_Aim of the task_. For the material below, output exactly the span from the line with "WIDTH'(cnt_x - es_x);" to the line with "## After elaboration", including both, and nothing besides.

_Dataset entries_.

........

File: config.mk
export PLATFORM = sky130hd
export DESIGN_NAME = mod_step_counter
export DESIGN_NICKNAME = d
export VERILOG_FILES = /design/src/rtl/mod_step_counter.sv
export SDC_FILE = /design/constraint.sdc
export NUM_CORES = 1
export LEC_CHECK = 0
export CORE_UTILIZATION = 58
export DETAILED_ROUTE_END_ITERATION = 8
export PLACE_DENSITY_LB_ADDON = 0.08
export RECOVER_POWER = 50
export SKIP_CTS_REPAIR_TIMING = 1
export SLEW_MARGIN = 20
export SYNTH_ARGS = -nofsm -noshare
export SYNTH_HDL_FRONTEND = slang
export SYNTH_SLANG_ARGS = --single-unit
File: constraint.sdc
create_clock -name clk -period 6.2 [get_ports clk]
set_clock_uncertainty 0.05 [all_clocks]
set_input_delay 1.24 -clock clk [delete_from_list [all_inputs] [get_ports clk]]
set_output_delay 1.24 -clock clk [all_outputs]
set_load 0.01 [all_outputs]
File: src/rtl/mod_step_counter.sv
// mod_step_counter: parametrised up/down counter with load, programmable step,
// programmable modulo limit, wrap/saturate mode and boundary status flags.
// The count and both event pulses are registered. at_zero and at_limit
// follow count and limit combinationally.

module mod_step_counter #(
    parameter int              WIDTH     = 8,
    parameter int              STEP_W    = 4,
    parameter logic [WIDTH-1:0] RESET_VAL = '0
) (
    input  logic              clk,
    input  logic              rst,
    input  logic              load,
    input  logic [WIDTH-1:0]  data_in,
    input  logic              enable,
    input  logic              up_dn,
    input  logic [STEP_W-1:0] step,
    input  logic [WIDTH-1:0]  limit,
    input  logic              sat_mode,
    output logic [WIDTH-1:0]  count,
    output logic              wrap_pulse,
    output logic              sat_pulse,
    output logic              at_zero,
    output logic              at_limit
);

    // One extra bit so that count + step and count + limit + 1 never overflow.
    localparam int            EW    = WIDTH + 1;
    localparam logic [EW-1:0] ONE_X = EW'(1);

    logic [WIDTH-1:0] count_q;
    logic             wrap_q;
    logic             sat_q;

    logic [EW-1:0]    cnt_x;
    logic [EW-1:0]    lim_x;
    logic [EW-1:0]    step_x;
    logic [EW-1:0]    es_x;
    logic [EW-1:0]    up_sum;
    logic             out_of_range;
    logic             up_over;
    logic             dn_under;

    logic [WIDTH-1:0] load_val;
    logic [WIDTH-1:0] up_val;
    logic [WIDTH-1:0] up_wrap_val;
    logic [WIDTH-1:0] dn_val;
    logic [WIDTH-1:0] dn_wrap_val;

    logic [WIDTH-1:0] count_d;
    logic             wrap_d;
    logic             sat_d;

    // Widen operands, clamp the step to the limit and precompute every candidate result.
    always_comb begin
        cnt_x        = {1'b0, count_q};
        lim_x        = {1'b0, limit};
        step_x       = EW'(step);
        es_x         = (step_x > lim_x) ? lim_x : step_x;
        up_sum       = cnt_x + es_x;
        out_of_range = (cnt_x > lim_x);
        up_over      = (up_sum > lim_x);
        dn_under     = (es_x > cnt_x);
        // Every candidate below is <= limit when selected, so narrowing is lossless.
        up_val       = WIDTH'(up_sum);
        up_wrap_val  = WIDTH'(up_sum - lim_x - ONE_X);
        dn_val       = WIDTH'(cnt_x - es_x);
        dn_wrap_val  = WIDTH'(cnt_x + lim_x + ONE_X - es_x);
        load_val     = (data_in > limit) ? limit : data_in;
    end

    // Select next count and pulse values: load beats enable, enable beats hold.
    always_comb begin
        count_d = count_q;
        wrap_d  = 1'b0;
        sat_d   = 1'b0;
        if (load) begin
            count_d = load_val;
        end else if (enable) begin
            if (out_of_range) begin
                // Limit was lowered below the count; recover to a boundary.
                if (sat_mode) begin
                    count_d = limit;
                    sat_d   = 1'b1;
                end else begin
                    count_d = '0;
                    wrap_d  = 1'b1;
                end
            end else if (up_dn) begin
                if (!up_over) begin
                    count_d = up_val;
                end else if (sat_mode) begin
                    count_d = limit;
                    sat_d   = 1'b1;
                end else begin
                    count_d = up_wrap_val;
                    wrap_d  = 1'b1;
                end
            end else begin
                if (!dn_under) begin
                    count_d = dn_val;
                end else if (sat_mode) begin
                    count_d = '0;
                    sat_d   = 1'b1;
                end else begin
                    count_d = dn_wrap_val;
                    wrap_d  = 1'b1;
                end
            end
        end
    end

    // Register count and pulses; synchronous reset overrides everything.
    always_ff @(posedge clk) begin
        if (rst) begin
            count_q <= RESET_VAL;
            wrap_q  <= 1'b0;
            sat_q   <= 1'b0;
        end else begin
            count_q <= count_d;
            wrap_q  <= wrap_d;
            sat_q   <= sat_d;
        end
    end

    assign count      = count_q;
    assign wrap_pulse = wrap_q;
    assign sat_pulse  = sat_q;
    assign at_zero    = (count_q == '0);
    assign at_limit   = (count_q == limit);

endmodule

## After elaboration in Yosys (flattened, before gate mapping)

Index checks and enable logic that the tools add are counted.

| storage, ports and cells | value |
|---|---|
| bits in registers | 10 |
| bits in latches | 0 |
| bits in writable memories | 0 |
| memory bits (read-only) | 0 |
| bits of input ports | 26 |
| output and inout bits | 12 |
| logic and storage cells | 41 |
| memories | 0 |

| operators by class | value |
|---|---|
| add/sub/neg operators | 7 |
| multipliers | 0 |
| divide/modulo/power cells | 0 |
| order comparisons | 5 |
| equality and inequality tests | 1 |
| shifts and indexed selects | 0 |
| multiplexer cells | 21 |
| bitwise logic cells | 1 |
| reductions and logical operators | 3 |

Operator list:

| cell | number |
|---|---|
| $mux 8 | 11 |
| $gt 8x8->1 | 3 |
| $sub 8x8->8 | 3 |
| $mux 1 | 10 |
| $add 8x8->9 | 1 |
| $gt 9x8->1 | 1 |
| $add 8x1->8 const B | 1 |
| $add 8x8->8 | 1 |
| $eq 8x8->1 | 1 |
| $gt 4x8->1 | 1 |
| $logic_not 8->1 | 1 |
| $sub 8x1->8 const B | 1 |
| $reduce_or 3->1 | 1 |
| $reduce_bool 2->1 | 1 |
| $not 1->1 | 1 |

## Depth between registers and ports, before layout

| depth | value |
|---|---|
| word-level depth | 11 |
| depth in mapped cells | 26 |
| gate-level depth less buffers | 25 |

## Worst setup path after synthesis

OpenSTA, ideal clock, no wires.

| path | value |
|---|---|
| path type | input -> register |
| start | input port limit[1] |
| end | register count_q[7] (netlist: count[7]) |
| library setup time | 0.125 ns |
| arrival time | 5.352 ns |
| data required time | 6.025 ns |
| setup slack | 0.672 ns |
| stages | 25 |
| buffers on the path | 1 |
| path through | inv_1 -> ha_1 -> nor2b_1 -> o21ai_0 -> nand2b_1 -> a21oi_1 -> nor2_1 -> o21ai_0 -> ha_1 -> inv_1 -> fa_1 -> nand2b_1 -> a21oi_2 -> a211oi_2 -> xor2_1 -> ha_1 -> and3_1 -> nand3_1 -> o21ai_0 -> o21ai_2 -> buf_2 -> o211ai_1 -> o21a_1 -> a211oi_1 -> o22ai_1 |

| between the ends | value |
|---|---|
| longest elaborated chain between the ends | 11 |
| elaborated cells between the ends (all ways) | 22 |
| those cells by class | 7 x add/sub; 5 x order compare; 10 x mux |

RTL lines:

| what | RTL line | RTL |
|---|---|---|
| start: declaration | 18 | `input logic [WIDTH-1:0] limit,` |
| $gt 4x8->1 | 59 | `es_x = (step_x > lim_x) ? lim_x : step_x;` |
| $mux 8 | 59 |  |
| $add 8x8->9 | 60 | `up_sum = cnt_x + es_x;` |
| $sub 8x8->8 | 66 | `up_wrap_val = WIDTH'(up_sum - lim_x - ONE_X);` |
| $sub 8x1->8 | 66 |  |
| $mux 8 | 92 | `end else if (sat_mode) begin` |
| $mux 8 | 90 | `if (!up_over) begin` |
| $mux 8 | 89 | `end else if (up_dn) begin` |
| $mux 8 | 80 | `if (out_of_range) begin` |
| $mux 8 | 79 | `end else if (enable) begin` |
| $mux 8 * | 77 | `if (load) begin` |
| end signal: assignment | 120 | `count_q <= count_d;` |
| end: declaration | 31 | `logic [WIDTH-1:0] count_q;` |

Mark *: on every way between the ends. The rest lies on a longest branch, timed or not. The select of a mux whose other input is x is not followed.
A chain may end at the register's enable or synchronous reset.

## Worst setup path after layout

| path | value |
|---|---|
| start | input port limit[1] |
| end | register count_q[0] (netlist: count[0]) |

Same word-level chain as after synthesis.

==> impl_results.md <==
* N_diodes at 0
* Top_reg_cell synth: dfxtp_1
* HP Class: flop to flop
* Routability cong. at 0.930
* GRT met3 Usage at 4.66%
* Placement Rows at 25
* Inst Count DP at 510
* Pwr dens at 235 nW/um^2
* Yosys top cell area share at 24.1%
* CTS Buf Count at 3
* Worst-Margin Slew at 0.882 ns
* DRC errors left at 0
* WP data required at 6.30 ns
* Post-synth cell types at 66
* Reg2Reg Depth at 14
* Port-buffer cells at 37
* Layout cell share with drive strength beyond 1 at between 15 and 20%
* Clock Sinks at 10
* Final net count at 543
* Number of synthesized flops with an enable pin at 0
* Status: complete, no violations
* Cell count after synthesis at 376
* Max-slew violation count at 0
* Die ar. at 5400 sq um
* CTS tree: built
* Die Y at 73.5 um
* Top Usage Layer GRT: met2
* WL final at 9430 um
* Mean Syn Cell Area at between 7 and 8 sq um
* Sequential area share after synthesis at 6.75%
* Final Cycle Share at about 98%
* Int Pwr at 0.472 mW
* Initial Utilization at approximately three fifths
* Mapped cell area at around 3000 sq um
* Drt first-iter violations at around 460
* Maxcap violations at 0
* Via density per instance at 6.17
* Area contributors post-synth: ha_1 (24%), dfxtp_1 (6.8%), fa_1 (4.7%)
* Power Total at 0.891 mW
* DP Wirelength at between 7000 and 8000 um
* Area added between synthesis and finish at 27.6%
* Total GRT Usage at 36.7%
* Initial antenna violation count at 0
* Drt wl/cell at roughly 18 um
* Post-synth top area cell: ha_1
* Critical Path Source Type: input port
* Max-slew headroom at 41.0%
* Die W at 73.5 um
* VDD IR max at 123 uV
* Fin Hold WS at between 0.6 and 0.7 ns
* Finish-stage setup viols at 0
* Sw Ratio at 47.0%
* CTS max path bufs at 2
* FF+latch count, synth at 10
* Post-layout minimum cycle time at 6.06 ns
* First-pass GRT wire length at 14900 um
* Hold path depth at 2
* CP endpoint kind: flop
* GR met1 Demand/Resource at a little under half
* Critical path arrival at 6.16 ns
* GRT overflow at 0
* H-tree depth at 1
* Vias in the first global route at 3122
* Critical path's slowest cell: clkdlybuf4s50_1
* Critical Path Max Stage Delay at ~0.47 ns
* Top Ports at 38
* Via Count at about 3200
* GR met2 Demand/Resource at between 60 and 70%
* Clock Root Buffer: clkbuf_8
* CP Class: input port to flop
* Clk_lat worst skew at 0.24 ns
* Synth Warn # at 0
* DRT Pass-1 Iters at 6
* FFs w/ async S/R, synth at 0%
* Antenna-violating nets left at 0
* Clk network pwr share at a little under a tenth
* Psw at 0.419 mW
* Leakage power at 1.81 nW
* Count of final hold-check violations at 0
* Peak Freq at 0.165 GHz
* Largest net degree at the start of global routing at 23
* Finished Layout Cells at slightly above 500
* Worst reg2reg setup slack at about 2.2 ns
* Clock-pin slew on the worst setup and hold paths at 0.05 ns
* Final TNS setup at 0 ns
* Combinational share of power at 79.9%
* Crit path max fanout at 5
* Reg power frac at 10.7%
* Core area at 4820 sq um
logic make-up after synthesis:
group           after synthesis  share of synthesized area, %
buf+inv                      47                          6.75
simple gates                 98                          17.5
flops                        10                          6.75
mux                          12                          4.43
other cells                   2                         0.253
fa+ha+maj                    64                          28.8
xor+xnor                     23                          6.79
compound gates              120                          28.8
cell usage after synthesis (3+ instances only):
cell,n
nand2_1,22
or4_1,3
o21a_1,5
a211oi_1,4
inv_1,34
o21ai_0,18
nor3_1,6
a21oi_1,26
clkbuf_1,4
and2_1,3
and3_1,4
o31ai_1,3
nor2_1,24
nand4_1,5
or2_2,3
a311oi_1,5
fa_1,7
mux2i_1,6
o22ai_1,6
nor3b_1,3
nand3_1,3
ha_1,57
xnor2_1,16
xor2_1,7
a31oi_1,5
o211ai_1,8
nand2b_1,7
dfxtp_1,10
nor2b_1,6
o21ai_1,4
mux2_2,4
buf_2,7
a21o_1,9
state kept, by name, summed over array words and instances, names as in the netlist:
signal	count
sat_pulse	1
count	8
wrap_pulse	1
worst paths after layout:
path / from / to
setup reg to reg: count[1]$_SDFFE_PP0P_ / count[0]$_SDFFE_PP0P_
hold reg to reg: count[4]$_SDFFE_PP0P_ / count[4]$_SDFFE_PP0P_
setup / recovery: limit[1] / count[0]$_SDFFE_PP0P_
hold / removal: count[4]$_SDFFE_PP0P_ / count[4]$_SDFFE_PP0P_
metal layers:
layer / vias up / part of all wire, %
li1: 1524 / -
met1: 1523 / 44
met2: 132 / 46
met3: 25 / 7.1
met4: 0 / 3.2
met5: - / 0
cells in the final DEF, fill, tap and decap left out, types with 5 or more instances in the layout:
| cell type | synthesis | layout |
|---|---|---|
| nand2b_1 | 7 | 7 |
| xor2_1 | 7 | 7 |
| conb_1 | 2 | 8 |
| mux2i_1 | 6 | 6 |
| nor3_1 | 6 | 6 |
| buf_4 | 0 | 41 |
| a31oi_1 | 5 | 5 |
| o22ai_1 | 6 | 6 |
| fa_1 | 7 | 7 |
| a311oi_1 | 5 | 5 |
| clkdlybuf4s50_1 | 0 | 27 |
| o21ai_0 | 18 | 15 |
| ha_1 | 57 | 57 |
| dlygate4sd3_1 | 0 | 10 |
| inv_1 | 34 | 34 |
| xnor2_1 | 16 | 15 |
| o211ai_1 | 8 | 8 |
| o21a_1 | 5 | 5 |
| nand4_1 | 5 | 5 |
| a21o_1 | 9 | 9 |
| dfxtp_1 | 10 | 10 |
| a21oi_1 | 26 | 25 |
| nor2b_1 | 6 | 6 |
| o21ai_1 | 4 | 7 |
| nand2_1 | 22 | 22 |
| nor2_1 | 24 | 23 |
power groups by stage:
stage | Sequential [mW] | Combinational (mW) | Clock, mW
3_3_place_gp | 0.0957 | 0.640 | 0
5_1_grt | 0.0961 | 0.773 | 0.0870
4_1_cts | 0.0947 | 0.656 | 0.0833
3_5_place_dp | 0.0959 | 0.651 | 0
2_1_floorplan | 0.0902 | 0.445 | 0
6_report | 0.0951 | 0.712 | 0.0841
cell type report:
type,instances,area [sq um]
multi-input cells,326,2640
fillers,392,1030
repair buffers,78,678
flip-flops and latches,10,200
inverters,34,128
well taps,67,83.8
clock buffers,4,55.1
critical path: cells and delay by family:
kind | cells | cell delay (ns)
fa+ha+maj | 3 | 0.86
simple gates | 4 | 0.62
buf+inv | 5 | 0.98
compound gates | 10 | 1.60
mux | 2 | 0.66
xor+xnor | 1 | 0.20
stage by stage:
| step | instance area, sq um | setup slack, ns | util, % |
|---|---|---|---|
| 6_report | 3780 | 0.136 | 78.6 |
| 3_5_place_dp | 3650 | -0.254 | 75.7 |
| 3_3_place_gp | 3650 | -0.183 | 75.7 |
| 2_1_floorplan | 2990 | 0.672 | - |
| 5_1_grt | 3780 | -0.0183 | 78.6 |
| 4_1_cts | 3700 | -0.0496 | 76.9 |
(Power assumes the default switching activity.)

........

_Response below_.
        dn_val       = WIDTH'(cnt_x - es_x);
        dn_wrap_val  = WIDTH'(cnt_x + lim_x + ONE_X - es_x);
        load_val     = (data_in > limit) ? limit : data_in;
    end

    // Select next count and pulse values: load beats enable, enable beats hold.
    always_comb begin
        count_d = count_q;
        wrap_d  = 1'b0;
        sat_d   = 1'b0;
        if (load) begin
            count_d = load_val;
        end else if (enable) begin
            if (out_of_range) begin
                // Limit was lowered below the count; recover to a boundary.
                if (sat_mode) begin
                    count_d = limit;
                    sat_d   = 1'b1;
                end else begin
                    count_d = '0;
                    wrap_d  = 1'b1;
                end
            end else if (up_dn) begin
                if (!up_over) begin
                    count_d = up_val;
                end else if (sat_mode) begin
                    count_d = limit;
                    sat_d   = 1'b1;
                end else begin
                    count_d = up_wrap_val;
                    wrap_d  = 1'b1;
                end
            end else begin
                if (!dn_under) begin
                    count_d = dn_val;
                end else if (sat_mode) begin
                    count_d = '0;
                    sat_d   = 1'b1;
                end else begin
                    count_d = dn_wrap_val;
                    wrap_d  = 1'b1;
                end
            end
        end
    end

    // Register count and pulses; synchronous reset overrides everything.
    always_ff @(posedge clk) begin
        if (rst) begin
            count_q <= RESET_VAL;
            wrap_q  <= 1'b0;
            sat_q   <= 1'b0;
        end else begin
            count_q <= count_d;
            wrap_q  <= wrap_d;
            sat_q   <= sat_d;
        end
    end

    assign count      = count_q;
    assign wrap_pulse = wrap_q;
    assign sat_pulse  = sat_q;
    assign at_zero    = (count_q == '0);
    assign at_limit   = (count_q == limit);

endmodule

## After elaboration in Yosys (flattened, before gate mapping)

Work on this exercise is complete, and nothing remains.